The World Health Organization-recommended poliovirus serotyping procedure allows only intertypic differentiation but not intratypic differentiation of clinical poliovirus isolates (17, 33). Recent advances in molecular virology by highly efficient PCR amplification methods have provided new alternatives to poliovirus detection and typing (15, 31). Thus, PCR genotyping of polioviruses includes serotype-specific PCR primers (9), genotype Sabin-specific PCR primers (34), and restriction fragment length polymorphism (RFLP) analysis (1, 4), which may potentially allow their inter- and intratypic differentiation. In practice, however, the published RFLP method failed to type or even detect a small but nevertheless significant fraction of clinical poliovirus isolates (31; A. Georgopoulou, P. Markoulatos, N. Spyrou, and N. C. Vamvakopoulous, unpublished data). These findings prompted our present attempt to develop an improved reverse transcriptase (RT)-PCR-RFLP method for direct genotyping of vaccine and wild-type poliovirus strains.

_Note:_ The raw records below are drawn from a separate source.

What follows belongs to an exercise in optimizing a design on an open flow for small area and a short achievable clock period; a production flow would make more cautious choices.
Where RTL was checked, it was by simulation tests only, not by an equivalence proof against the original.
Power is estimated from default activity; no workload was simulated.

nickel:
==> flow/design.v (excerpt) <==
module sys_matmul_stream #(
  parameter int N      = 3,
  parameter int DW     = 8,
  parameter int ACC_W  = 2*DW + $clog2(N),
  parameter int SIGNED = 0
) (
  input  logic             CLK,
  input  logic             rst_n,
  input  logic             vld_in,
  output logic             rdy_in,
  input  logic [DW-1:0]    a,
  input  logic [DW-1:0]    b,
  input  logic             keep,
  output logic             vld_out,
  input  logic             rdy_out,
  output logic [ACC_W-1:0] c,
  output logic             last_out,
  output logic             busy,
  output logic [1:0]       dbg_state
);
  localparam logic [1:0] S_LOAD = 2'd0, S_MAC = 2'd1, S_DRAIN = 2'd2;
  localparam int UD = 0, UY = 1, UZ = 2;
  logic [1:0]       r_state;
  logic [1:0]       r_i, r_j;
  logic             r_busy;
  logic             r_zero;        
  logic             r_clr;         
  logic             r_ph1;         
  logic             r_h1, r_h1i1;  
  logic             r_enD, r_enYZ, r_clrD, r_clrYZ, r_cD1, r_cY1;
  logic [2:0]       r_wD, r_wYZ;   
  logic [9:0]       r_ld;          
  logic [ACC_W-1:0] r_cout;
  logic [DW-1:0]    r_a [3];       
  logic [DW-1:0]    r_b [3];
  logic [14:0]      r_ps [3];      
  logic [14:1]      r_pc [3];
  logic [ACC_W-1:0] r_c [3][3];
  logic w_in_hs, w_out_hs, w_mac, w_drain, w_ld;
  assign w_mac     = r_state[0];
  assign w_drain   = r_state[1];
  assign rdy_in    = (r_state == S_LOAD);
  assign vld_out   = w_drain;
  assign last_out  = r_ld[9];
  assign c         = r_cout;
  assign busy      = r_busy;
  assign dbg_state = r_state;
  assign w_in_hs   = vld_in && rdy_in;
  assign w_out_hs  = w_drain && rdy_out;
  assign w_ld      = (w_mac && (r_j == 2'd2)) || w_out_hs;
  logic w_clr_now;
  assign w_clr_now = ((r_i == 2'd0) && (r_j == 2'd0)) ? (!keep || r_zero) : r_clr;
  always_ff @(posedge CLK) begin
    if (!rst_n) begin
      r_state <= S_LOAD;
      r_i     <= '0;
      r_j     <= '0;
      r_busy  <= 1'b0;
      r_zero  <= 1'b1;
      r_ph1   <= 1'b0;
      r_h1    <= 1'b0;
      r_h1i1  <= 1'b0;
      r_enD   <= 1'b0;
      r_enYZ  <= 1'b0;
      r_wD    <= 3'b001;
      r_wYZ   <= 3'b001;
      r_ld    <= 10'd1;
      r_cout  <= '0;
    end else begin
      case (r_state)
  ...
For scale: roughly 1,600 cells after synthesis, ~350 flip-flops, roughly 45 I/O pins, roughly 18,000 µm² of cells after synthesis.
Settings: LEC_CHECK=0, CAP_MARGIN=20, CORE_MARGIN=2, CORE_UTILIZATION=40, SLEW_MARGIN=20; clock period 8.0 ns.
run.sh (not shown) runs the stock make flow with config.mk's settings and CLKGATE_MAP_FILE= SYNTH_SCRIPT=/design/flow/synth_recipe.tcl, a recipe that flattens the netlist after the stock synthesis.
The inputs of quartz differ from those of nickel as listed below.
-- flow/config.mk --
<<< nickel, line 11
>>> quartz, line 11
export SETUP_SLACK_MARGIN = 5
--- outcome ---
In the reports for nickel and quartz, the smaller critical path required time belongs to nickel.
Diff quartz..nickel | floorplan die area | unchanged
Going from nickel to quartz, clock period minus worst slack shrinks by 0.64 ns.
[quartz] relative contribution of the clock network to total power fell 1.2 points relative to nickel
The lower via count came out of nickel.
Diff nickel..quartz | number of instances in the placed design | negligible
Function was not checked in any run of this note: the RTL went through the layout flow alone.

## v47
sys_matmul_stream, a different RTL version from the one above (not shown whole).
Size in the first run: about 1600 cells after synthesis, roughly 350 flip-flops, roughly 45 I/O pins.
make LEC_CHECK=0 ABC_CLOCK_PERIOD_IN_PS=2500 CAP_MARGIN=20 CORE_MARGIN=2 CORE_UTILIZATION=40 SETUP_SLACK_MARGIN=5 SLEW_MARGIN=20 finish   # period 8.0 ns
v47 completed end to end with timing, DRC and antenna clean.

We report here on our contribution toward this goal. More specifically, a 440-bp RT-PCR fragment was amplified from the highly conserved 5′NCRs of enteroviruses. The product was then enzymatically digested with a selected set of four restriction endonucleases, generating inter- and intratypic poliovirus-specific patterns (type-specific RFLPs), readily discernible from those of the 55 reference nonpoliovirus enterovirus strains so far tested as RFLP controls for poliovirus-specific RFLPs. To account for potential genetic drift within the recognition sequence of the proposed minimum set of four restriction endonucleases commonly used (namely, HaeIII, DdeI, NcoI and AvaI), among clinical poliovirus isolates, two additional restriction endonucleases, HpaII and StyI, were used as replacements. Our method correctly typed all 21 (100%) clinical poliovirus isolates tested so far.
MATERIALS AND METHODS
Virus stocks, clinical samples, and cells.

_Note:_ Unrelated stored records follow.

Source: an optimization exercise on an open RTL-to-GDS flow (aim: small area, a short achievable clock period and few clock cycles per item). Production flows keep margins and buffers that such runs may drop.
In this exercise RTL edits were held to simulation tests only and were not proved equivalent to the original.

File: flow/config.mk
export PLATFORM = sky130hd
export DESIGN_NAME = execute_stage
export DESIGN_NICKNAME = execute_stage
export VERILOG_FILES = /design/flow/design.v
export SDC_FILE = /design/flow/constraint.sdc
export NUM_CORES = 4
export LEC_CHECK = 0
export CAP_MARGIN = 20
export CORE_MARGIN = 2
export CORE_UTILIZATION = 40
export SETUP_SLACK_MARGIN = 4.0
export SLEW_MARGIN = 20
export SYNTH_HIERARCHICAL = 1
export SYNTH_MINIMUM_KEEP_SIZE = 0
export TNS_END_PERCENT = 10
File: flow/design.v
package legv8_pkg;
  localparam int DATA_W_DEFAULT = 64;
  localparam logic [3:0] ALU_AND   = 4'b0000;
  localparam logic [3:0] ALU_ORR   = 4'b0001;
  localparam logic [3:0] ALU_ADD   = 4'b0010;
  localparam logic [3:0] ALU_SUB   = 4'b0110;
  localparam logic [3:0] ALU_PASSB = 4'b0111;
  localparam logic [3:0] ALU_EOR   = 4'b1010;
  localparam logic [3:0] ALU_NOR   = 4'b1100;
  localparam logic [3:0] ALU_LSL   = 4'b1000;
  localparam logic [3:0] ALU_LSR   = 4'b1001;
  localparam logic [3:0] ALU_MUL   = 4'b1111;
  localparam logic [1:0] FWD_RF    = 2'b00;
  localparam logic [1:0] FWD_WB    = 2'b01;
  localparam logic [1:0] FWD_EXMEM = 2'b10;
endpackage
module mul_booth_step (
  input  logic [63:0] i_mcand,
  input  logic [63:0] i_p,
  input  logic [7:0]  i_one,
  input  logic [7:0]  i_two,
  input  logic [7:0]  i_neg,
  output logic [63:0] o_p,
  output logic        o_zero
);
  logic [8:0][63:0] w_row;
  always_comb begin
    for (int j = 0; j < 8; j++) begin
      for (int m = 0; m < 64; m++) begin
        if (m < 2 * j) begin
          w_row[j][m] = 1'b0;
        end else if (m == 2 * j) begin
          w_row[j][m] = (i_one[j] & i_mcand[0]) ^ i_neg[j];
        end else begin
          w_row[j][m] = ((i_one[j] & i_mcand[m-2*j]) | (i_two[j] & i_mcand[m-2*j-1])) ^ i_neg[j];
        end
      end
    end
    w_row[8] = {i_p[47:0], 16'b0};
    for (int j = 0; j < 8; j++) begin
      w_row[8][2*j] = i_neg[j];
    end
  end
  logic [63:0] s1, c1, s2, c2, s3, c3, s4, c4, s5, c5, s6, c6, s7, c7;
  assign s1 = w_row[0] ^ w_row[1] ^ w_row[2];
  assign c1 = {(w_row[0][62:0] & w_row[1][62:0]) | (w_row[0][62:0] & w_row[2][62:0]) | (w_row[1][62:0] & w_row[2][62:0]), 1'b0};
  assign s2 = w_row[3] ^ w_row[4] ^ w_row[5];
  assign c2 = {(w_row[3][62:0] & w_row[4][62:0]) | (w_row[3][62:0] & w_row[5][62:0]) | (w_row[4][62:0] & w_row[5][62:0]), 1'b0};
  assign s3 = w_row[6] ^ w_row[7] ^ w_row[8];
  assign c3 = {(w_row[6][62:0] & w_row[7][62:0]) | (w_row[6][62:0] & w_row[8][62:0]) | (w_row[7][62:0] & w_row[8][62:0]), 1'b0};
  assign s4 = s1 ^ c1 ^ s2;
  assign c4 = {(s1[62:0] & c1[62:0]) | (s1[62:0] & s2[62:0]) | (c1[62:0] & s2[62:0]), 1'b0};
  assign s5 = c2 ^ s3 ^ c3;
  assign c5 = {(c2[62:0] & s3[62:0]) | (c2[62:0] & c3[62:0]) | (s3[62:0] & c3[62:0]), 1'b0};
  assign s6 = s4 ^ c4 ^ s5;
  assign c6 = {(s4[62:0] & c4[62:0]) | (s4[62:0] & s5[62:0]) | (c4[62:0] & s5[62:0]), 1'b0};
  assign s7 = s6 ^ c6 ^ c5;
  assign c7 = {(s6[62:0] & c6[62:0]) | (s6[62:0] & c5[62:0]) | (c6[62:0] & c5[62:0]), 1'b0};
  logic [63:0] w_cp, w_cg;
  add64_ks u_cpa (
    .i_a   (s7),
    .i_b   (c7),
    .i_cin (1'b0),
    .o_sum (o_p),
    .o_p   (w_cp),
    .o_g   (w_cg)
  );
  assign o_zero = &(~(w_cp ^ {w_cp[62:0] | w_cg[62:0], 1'b0}));
endmodule
module mul_start (
  input  logic [63:0] i_a,
  input  logic [63:0] i_b,
  output logic        o_swap,
  output logic [3:0]  o_m,
  output logic [63:0] o_mcand,
  output logic [47:0] o_mplier,
  output logic [23:0] o_dig
);
  function automatic logic [23:0] mul_booth_enc(input logic [16:0] c);
    logic [7:0] one, two, neg;
    for (int j = 0; j < 8; j++) begin
      one[j] = c[2*j+1] ^ c[2*j];
      two[j] = (c[2*j+2] & !c[2*j+1] & !c[2*j]) | (!c[2*j+2] & c[2*j+1] & c[2*j]);
      neg[j] = c[2*j+2];
    end
    mul_booth_enc = {one, two, neg};
  endfunction
  function automatic logic [2:0] fits(input logic [63:0] x);
    logic e1, e2, e3;
    e1 = &(~(x[31:16] ^ x[30:15]));
    e2 = &(~(x[47:32] ^ x[46:31]));
    e3 = &(~(x[63:48] ^ x[62:47]));
    fits = {e3, e3 & e2, e3 & e2 & e1};
  endfunction
  logic [2:0]  w_fa, w_fb, w_fmin;
  logic [16:0] w_chunk;
  logic [63:0] w_mplier;
  assign w_fa     = fits(i_a);
  assign w_fb     = fits(i_b);
  assign w_fmin   = w_fa | w_fb;
  assign o_swap   = (w_fa[0] & !w_fb[0]) | (w_fa[1] & !w_fb[1]) | (w_fa[2] & !w_fb[2]);
  assign o_m      = {!w_fmin[2], w_fmin[2] & !w_fmin[1], w_fmin[1] & !w_fmin[0], w_fmin[0]};
  assign o_mcand  = o_swap ? i_b : i_a;
  assign w_mplier = o_swap ? i_a : i_b;
  assign o_mplier = w_mplier[47:0];
  always_comb begin
    w_chunk = '0;
    for (int c = 0; c < 4; c++) begin
      w_chunk = w_chunk |
        ({17{o_m[c] & o_swap}}  & ((c == 0) ? {i_a[15:0], 1'b0} : i_a[16*c-1 +: 17])) |
        ({17{o_m[c] & !o_swap}} & ((c == 0) ? {i_b[15:0], 1'b0} : i_b[16*c-1 +: 17]));
    end
  end
  assign o_dig = mul_booth_enc(w_chunk);
endmodule
import legv8_pkg::*;
module execute_stage
#(
  parameter int DATA_W = legv8_pkg::DATA_W_DEFAULT
) (
  input  logic              clk,
  input  logic              reset,
  input  logic              ID_EX_Valid,
  input  logic              ID_EX_RegWrite,
  input  logic              ID_EX_MemRead,
  input  logic              ID_EX_MemWrite,
  input  logic              ID_EX_MemtoReg,
  input  logic              ID_EX_Branch,
  input  logic              ID_EX_ALUSrc,
  input  logic [3:0]        ID_EX_ALUOp,
  input  logic [4:0]        ID_EX_RegisterRd,
  input  logic [DATA_W-1:0] ID_EX_PC,
  input  logic [DATA_W-1:0] ID_EX_ReadData1,
  input  logic [DATA_W-1:0] ID_EX_ReadData2,
  input  logic [DATA_W-1:0] ID_EX_SignExtImm,
  input  logic [1:0]        ForwardA,
  input  logic [1:0]        ForwardB,
  input  logic [DATA_W-1:0] WB_WriteData,
  input  logic              flush,
  output logic              ex_stall,
  output logic              EX_MEM_Valid,
  output logic              EX_MEM_RegWrite,
  output logic              EX_MEM_MemRead,
  output logic              EX_MEM_MemWrite,
  output logic              EX_MEM_MemtoReg,
  output logic              EX_MEM_Branch,
  output logic              EX_MEM_Zero,
  output logic [4:0]        EX_MEM_RegisterRd,
  output logic [DATA_W-1:0] EX_MEM_ALUResult,
  output logic [DATA_W-1:0] EX_MEM_WriteData,
  output logic [DATA_W-1:0] EX_MEM_BranchTarget
);
  logic        r_busy;        
  logic fa_ex, fa_wb, fa_rf, fb_ex, fb_wb, fb_rf;
  logic [63:0] w_op_a, w_fwd_b, w_op_b;
  assign fa_ex = (ForwardA == FWD_EXMEM);
  assign fa_wb = (ForwardA == FWD_WB);
  assign fb_ex = (ForwardB == FWD_EXMEM);
  assign fb_wb = (ForwardB == FWD_WB);
  fwd_same u_fa_rf (.i_f(ForwardA), .o_same(fa_rf));
  fwd_same u_fb_rf (.i_f(ForwardB), .o_same(fb_rf));
  assign w_op_a  = ({64{fa_ex}} & EX_MEM_ALUResult) | ({64{fa_wb}} & WB_WriteData) |
                   ({64{fa_rf}} & ID_EX_ReadData1);
  assign w_fwd_b = ({64{fb_ex}} & EX_MEM_ALUResult) | ({64{fb_wb}} & WB_WriteData) |
                   ({64{fb_rf}} & ID_EX_ReadData2);
  assign w_op_b  = ({64{ID_EX_ALUSrc}} & ID_EX_SignExtImm) |
                   ({64{!ID_EX_ALUSrc && fb_ex}} & EX_MEM_ALUResult) |
                   ({64{!ID_EX_ALUSrc && fb_wb}} & WB_WriteData) |
                   ({64{!ID_EX_ALUSrc && fb_rf}} & ID_EX_ReadData2);
  logic is_and, is_orr, is_add, is_sub, is_passb, is_eor, is_nor, is_lsl, is_lsr, is_mul;
  assign is_and   = (ID_EX_ALUOp == ALU_AND);
  assign is_orr   = (ID_EX_ALUOp == ALU_ORR);
  assign is_add   = (ID_EX_ALUOp == ALU_ADD);
  assign is_sub   = (ID_EX_ALUOp == ALU_SUB);
  assign is_passb = (ID_EX_ALUOp == ALU_PASSB);
  assign is_eor   = (ID_EX_ALUOp == ALU_EOR);
  assign is_nor   = (ID_EX_ALUOp == ALU_NOR);
  assign is_lsl   = (ID_EX_ALUOp == ALU_LSL);
  assign is_lsr   = (ID_EX_ALUOp == ALU_LSR);
  assign is_mul   = (ID_EX_ALUOp == ALU_MUL);
  logic        w_addsub;
  logic [63:0] w_b_x, w_p, w_g, w_sum;
  logic        w_zero_sum;
  assign w_addsub = is_add | is_sub;
  assign w_b_x    = w_op_b ^ {64{is_sub}};
  ex_addsub u_add (
    .i_a    (w_op_a),
    .i_b    (w_b_x),
    .i_cin  (is_sub),
    .o_sum  (w_sum),
    .o_p    (w_p),
    .o_g    (w_g),
    .o_zero (w_zero_sum)
  );
  logic        t_11, t_01, t_00;
  logic [63:0] w_bitwise;
  assign t_11 = is_and | is_orr;
  assign t_01 = is_orr | is_eor;
  assign t_00 = is_nor;
  assign w_bitwise = ({64{t_11}} & w_g) | ({64{t_01}} & w_p) | ({64{t_00}} & ~(w_p | w_g)) |
                     ({64{is_passb}} & w_op_b);
  logic [63:0] w_shift;
  logic        w_is_shift, w_zero_shift;
  assign w_is_shift = is_lsl | is_lsr;
  ex_shifter u_shift (
    .i_a    (w_op_a),
    .i_amt  (w_op_b[5:0]),
    .i_lsr  (ID_EX_ALUOp[0]),    
    .o_y    (w_shift),
    .o_zero (w_zero_shift)
  );
  logic        sel_sum, sel_bitwise, sel_shift;
  logic [63:0] w_result_alu;
  logic        w_alu_zero;
  assign sel_sum     = w_addsub && !r_busy;
  assign sel_bitwise = !w_addsub && !w_is_shift && !r_busy;
  assign sel_shift   = w_is_shift && !r_busy;
  assign w_result_alu = ({64{sel_bitwise}} & w_bitwise) | ({64{sel_shift}} & w_shift);
  assign w_alu_zero   = (sel_sum & w_zero_sum) | (sel_shift & w_zero_shift) |
                        (sel_bitwise & ~|w_bitwise);
  logic [63:0] w_branch_target;
  bt_adder u_bt (.i_pc(ID_EX_PC), .i_imm(ID_EX_SignExtImm), .o_bt(w_branch_target));
  logic [1:0]  r_cnt;         
  logic [47:0] r_mplier;      
  logic [7:0]  r_one, r_two, r_neg;
  logic        w_kill, w_mul_start, w_mul_last;
  assign w_kill      = reset | flush;
  assign w_mul_start = ID_EX_Valid && is_mul && !r_busy && !w_kill;
  assign w_mul_last  = r_busy && (r_cnt == 2'd0);
  stall_logic u_stall (
    .i_reset (reset),
    .i_flush (flush),
    .i_valid (ID_EX_Valid),
    .i_op    (ID_EX_ALUOp),
    .i_busy  (r_busy),
    .i_more  (r_busy && r_cnt != 2'd0),
    .o_stall (ex_stall)
  );
  logic        w_swap;
  logic [3:0]  w_m;
  logic [63:0] w_mcand_in;
  logic [47:0] w_mplier_in;
  logic [23:0] w_dig_first;
  mul_start u_start (
    .i_a      (w_op_a),
    .i_b      (w_op_b),
    .o_swap   (w_swap),
    .o_m      (w_m),
    .o_mcand  (w_mcand_in),
    .o_mplier (w_mplier_in),
    .o_dig    (w_dig_first)
  );
  function automatic logic [23:0] mul_booth_enc(input logic [16:0] c);
    logic [7:0] one, two, neg;
    for (int j = 0; j < 8; j++) begin
      one[j] = c[2*j+1] ^ c[2*j];
      two[j] = (c[2*j+2] & !c[2*j+1] & !c[2*j]) | (!c[2*j+2] & c[2*j+1] & c[2*j]);
      neg[j] = c[2*j+2];
    end
    mul_booth_enc = {one, two, neg};
  endfunction
  logic [16:0] w_chunk_next;
  always_comb begin
    case (r_cnt)
      2'd1:    w_chunk_next = {r_mplier[15:0], 1'b0};
      2'd2:    w_chunk_next = r_mplier[31:15];
      default: w_chunk_next = r_mplier[47:31];
    endcase
  end
  logic [23:0] w_dig_next;
  assign w_dig_next = r_busy ? mul_booth_enc(w_chunk_next) : w_dig_first;
  logic [63:0] w_mul_p;
  logic        w_mul_zero;
  mul_booth_step u_step (
    .i_mcand (EX_MEM_BranchTarget),
    .i_p     (EX_MEM_ALUResult),
    .i_one   (r_one),
    .i_two   (r_two),
    .i_neg   (r_neg),
    .o_p     (w_mul_p),
    .o_zero  (w_mul_zero)
  );
  always_ff @(posedge clk) begin
    if (w_kill) begin
      r_busy <= 1'b0;
    end else if (w_mul_start) begin
      r_busy <= 1'b1;
    end else if (w_mul_last) begin
      r_busy <= 1'b0;
    end
  end
  always_ff @(posedge clk) begin
    if (!r_busy) begin
      r_cnt    <= {w_m[3] | w_m[2], w_m[3] | w_m[1]};
      r_mplier <= w_mplier_in;
    end else begin
      r_cnt    <= r_cnt - 2'd1;
    end
    {r_one, r_two, r_neg} <= w_dig_next;
  end
  logic [63:0] w_result;
  result_merge u_merge (
    .i_early   (w_result_alu),
    .i_sel_sum (sel_sum),
    .i_sum     (w_sum),
    .i_sel_mul (r_busy),
    .i_mul     (w_mul_p),
    .o_y       (w_result)
  );
  logic w_valid_next;
  assign w_valid_next = !w_kill && ID_EX_Valid && (r_busy ? (r_cnt == 2'd0) : !is_mul);
  always_ff @(posedge clk) begin
    EX_MEM_Valid      <= w_valid_next;
    EX_MEM_RegWrite   <= w_valid_next && ID_EX_RegWrite;
    EX_MEM_MemRead    <= w_valid_next && ID_EX_MemRead;
    EX_MEM_MemWrite   <= w_valid_next && ID_EX_MemWrite;
    EX_MEM_Branch     <= w_valid_next && ID_EX_Branch;
    EX_MEM_MemtoReg   <= ID_EX_MemtoReg;
    EX_MEM_RegisterRd <= ID_EX_RegisterRd;
    EX_MEM_ALUResult  <= w_result;
    EX_MEM_Zero       <= (r_busy & w_mul_zero) | w_alu_zero;
    if (!r_busy) begin
      EX_MEM_WriteData <= w_fwd_b;
    end
    if (!r_busy && is_mul) begin
      EX_MEM_BranchTarget <= w_mcand_in;
    end else if (!r_busy || w_mul_last) begin
      EX_MEM_BranchTarget <= w_branch_target;
    end
  end
endmodule
module ex_addsub (
  input  logic [63:0] i_a,
  input  logic [63:0] i_b,
  input  logic        i_cin,
  output logic [63:0] o_sum,
  output logic [63:0] o_p,
  output logic [63:0] o_g,
  output logic        o_zero
);
  add64_ks u_add (
    .i_a   (i_a),
    .i_b   (i_b),
    .i_cin (i_cin),
    .o_sum (o_sum),
    .o_p   (o_p),
    .o_g   (o_g)
  );
  assign o_zero = &(~(o_p ^ {o_p[62:0] | o_g[62:0], i_cin}));
endmodule
module add64_ks (
  input  logic [63:0] i_a,
  input  logic [63:0] i_b,
  input  logic        i_cin,
  output logic [63:0] o_sum,
  output logic [63:0] o_p,
  output logic [63:0] o_g
);
  logic [63:0] g0, p0, gn1, pn1, g2, p2, gn3, pn3, g4, p4, gn5, pn5, g6, p6;
  vec_xor u_p (.i_a(i_a), .i_b(i_b), .o_y(o_p));
  vec_and u_g (.i_a(i_a), .i_b(i_b), .o_y(o_g));
  assign g0  = {o_g[63:1], o_g[0] | (o_p[0] & i_cin)};
  assign p0  = o_p;
  ks_level_pn #(.D(1))  u_l1 (.i_g(g0),  .i_p(p0),  .o_gn(gn1), .o_pn(pn1));
  ks_level_np #(.D(2))  u_l2 (.i_gn(gn1), .i_pn(pn1), .o_g(g2),  .o_p(p2));
  ks_level_pn #(.D(4))  u_l3 (.i_g(g2),  .i_p(p2),  .o_gn(gn3), .o_pn(pn3));
  ks_level_np #(.D(8))  u_l4 (.i_gn(gn3), .i_pn(pn3), .o_g(g4),  .o_p(p4));
  ks_level_pn #(.D(16)) u_l5 (.i_g(g4),  .i_p(p4),  .o_gn(gn5), .o_pn(pn5));
  ks_level_np #(.D(32)) u_l6 (.i_gn(gn5), .i_pn(pn5), .o_g(g6),  .o_p(p6));
  assign o_sum = o_p ^ {g6[62:0], i_cin};
endmodule
module ks_level_pn #(
  parameter int D = 1
) (
  input  logic [63:0] i_g,
  input  logic [63:0] i_p,
  output logic [63:0] o_gn,
  output logic [63:0] o_pn
);
  always_comb begin
    for (int i = 0; i < 64; i++) begin
      if (i >= D) begin
        o_gn[i] = ~(i_g[i] | (i_p[i] & i_g[i-D]));
        o_pn[i] = ~(i_p[i] & i_p[i-D]);
      end else begin
        o_gn[i] = ~i_g[i];
        o_pn[i] = ~i_p[i];
      end
    end
  end
endmodule
module ks_level_np #(
  parameter int D = 2
) (
  input  logic [63:0] i_gn,
  input  logic [63:0] i_pn,
  output logic [63:0] o_g,
  output logic [63:0] o_p
);
  always_comb begin
    for (int i = 0; i < 64; i++) begin
      if (i >= D) begin
        o_g[i] = ~(i_gn[i] & (i_pn[i] | i_gn[i-D]));
        o_p[i] = ~(i_pn[i] | i_pn[i-D]);
      end else begin
        o_g[i] = ~i_gn[i];
        o_p[i] = ~i_pn[i];
      end
    end
  end
endmodule
module ex_shifter (
  input  logic [63:0] i_a,
  input  logic [5:0]  i_amt,
  input  logic        i_lsr,
  output logic [63:0] o_y,
  output logic        o_zero
);
  logic [63:0] w_in, w_out;
  always_comb begin
    for (int i = 0; i < 64; i++) begin
      w_in[i] = i_lsr ? i_a[63-i] : i_a[i];
    end
  end
  assign w_out = w_in << i_amt;
  always_comb begin
    for (int i = 0; i < 64; i++) begin
      o_y[i] = i_lsr ? w_out[63-i] : w_out[i];
    end
  end
  assign o_zero = ~|w_out;
endmodule
module fwd_same (
  input  logic [1:0] i_f,
  output logic       o_same
);
  assign o_same = (i_f[1] == i_f[0]);
endmodule
module vec_xor (
  input  logic [63:0] i_a,
  input  logic [63:0] i_b,
  output logic [63:0] o_y
);
  assign o_y = i_a ^ i_b;
endmodule
module vec_and (
  input  logic [63:0] i_a,
  input  logic [63:0] i_b,
  output logic [63:0] o_y
);
  assign o_y = i_a & i_b;
endmodule
module result_merge (
  input  logic [63:0] i_early,
  input  logic        i_sel_sum,
  input  logic [63:0] i_sum,
  input  logic        i_sel_mul,
  input  logic [63:0] i_mul,
  output logic [63:0] o_y
);
  assign o_y = i_early | ({64{i_sel_sum}} & i_sum) | ({64{i_sel_mul}} & i_mul);
endmodule
module bt_adder (
  input  logic [63:0] i_pc,
  input  logic [63:0] i_imm,
  output logic [63:0] o_bt
);
  assign o_bt = i_pc + {i_imm[61:0], 2'b00};
endmodule
module stall_logic (
  input  logic       i_reset,
  input  logic       i_flush,
  input  logic       i_valid,
  input  logic [3:0] i_op,
  input  logic       i_busy,
  input  logic       i_more,
  output logic       o_stall
);
  assign o_stall = !i_reset && !i_flush &&
                   ((i_valid && (i_op == legv8_pkg::ALU_MUL) && !i_busy) || i_more);
endmodule
File: flow/constraint.sdc
create_clock -name core_clock -period 10.0 [get_ports {clk}]
set_input_delay 2.0000 -clock core_clock [delete_from_list [all_inputs] [get_ports {clk}]]
set_output_delay 2.0000 -clock core_clock [all_outputs]
set_load 0.01 [all_outputs]
File: flow/standard.sh
#!/bin/bash
# synth_recipe.tcl (not shown) runs the flow's synth.tcl, then flattens the netlist and writes it again
# the make line also repeats each setting of config.mk as NAME=value (left out here)
make -C /OpenROAD-flow-scripts/flow DESIGN_CONFIG=/design/flow/config.mk WORK_HOME=/design/flow/orfs CLKGATE_MAP_FILE= SYNTH_SCRIPT=/design/flow/synth_recipe.tcl "${@:-finish}"
File: flow/flow/run.sh
#!/bin/bash
# The standard layout, with every input and output port buffered by a buf_1
# (the default port buffer is a slow delay buffer); the resizer upsizes the
# ones on critical paths. Make's full output goes to flow_make.log here;
# ORFS's per-step logs stay under orfs/logs/.
set -euo pipefail
bash standard.sh BUFFER_PORTS_ARGS="-buffer_cell sky130_fd_sc_hd__buf_1" finish > flow_make.log 2>&1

Table 1 summarizes the types and origins of the poliovirus reference strains used in this study, along with the RFLP fragment sizes in base pairs that were generated by single digestion with the six restriction endonucleases employed. Clinical specimens were obtained from the collection of clinical samples maintained by the Department of Virology of the Hellenic Pasteur Institute (Table 2). They had been stored at −80°C for periods ranging from a few months to several years prior to reinoculation and were typed by seroneutralization with rabbit polyclonal antibodies (National Institute for Public Health and the Environment, Bilthoven, The Netherlands), but their identities were not revealed prior to genotyping. Reference virus strains and infected clinical samples were propagated in Vero (African green monkey kidney) cells, L20 cells (a recombinant murine cell line that contains the human receptor for polioviruses) (9), and HEp-2 cells (a cell line derived from a human epidermoid carcinoma of the larynx), which were grown in round-bottom plastic tubes. The tubes were incubated at 37°C for a period of 1 to 4 days. When a complete cytopathic effect was observed, the tubes were frozen at −20°C, thawed, and centrifuged at 3,500 rpm in a Beckman GPR centrifuge at 4°C for 20 min. The supernatants were discarded, and the pellets were used for RNA extraction. To account for potential false-positive results, negative controls were routinely included in all experimental procedures.
TABLE 1.
RFLP analysis of reference poliovirus strains
| Serotypes | Strain | Origina | Fragment size (bp) by RFLP analysis of RT-PCR-generated productsb
|
||||||
|---|---|---|---|---|---|---|---|---|---|
| HaeIII | DdeI | HpaII | NcoI | StyI | AvaI | BstOI | |||
| Poliovirus type 1 | |||||||||
| Sabin type 1 | LS-c, 2ab | RIVM | 209, 90, 80, 55 | 284, 129 | 162, 150, 109 | 232, 210 | 233, 207 | 315, 121 | 249, 209c |
| Mahoney | Mahoney | IPP | 208, 87, 79, 53 | 275, 128 | 164, 149, 108 | 229, 205 | 230, 209 | No cut | 251, 210 |
| Poliovirus type 2 | |||||||||
| Sabin type 2 | P712, Ch, 2ab | RIVM | 210, 149, 80 | 286, 128 | 150, 121, 108 | No cut | 332, 101 | NDd | ND |
| MEF type | MEF | HPI | 213, 146, 78 | 163, 156, 139 | 169, 153, 110 | No cut | 336, 103 | ND | ND |
| Poliovirus type 3 | |||||||||
| Sabin type 3 | Leon, 12a, b | RIVM | 146, 130, 70, 53 | 308, 123 | 148 (+148),e 121 | 315, 120 | 314, 119 | ND | ND |
| Saukett | Saukett | HPI | 205, 88, 80, 54 | 279, 125 | 161, 146, 107 | No cut | No cut | ND | ND |
RIVM, National Institute of Public Health and the Environment, Bilthoven, The Netherlands; IPP, Institut Pasteur de Paris, Epidemiologie Moleculaire des Enterovirus, Paris, France; HPI, Hellenic Pasteur Institute, Laboratory of Virology, Athens, Greece.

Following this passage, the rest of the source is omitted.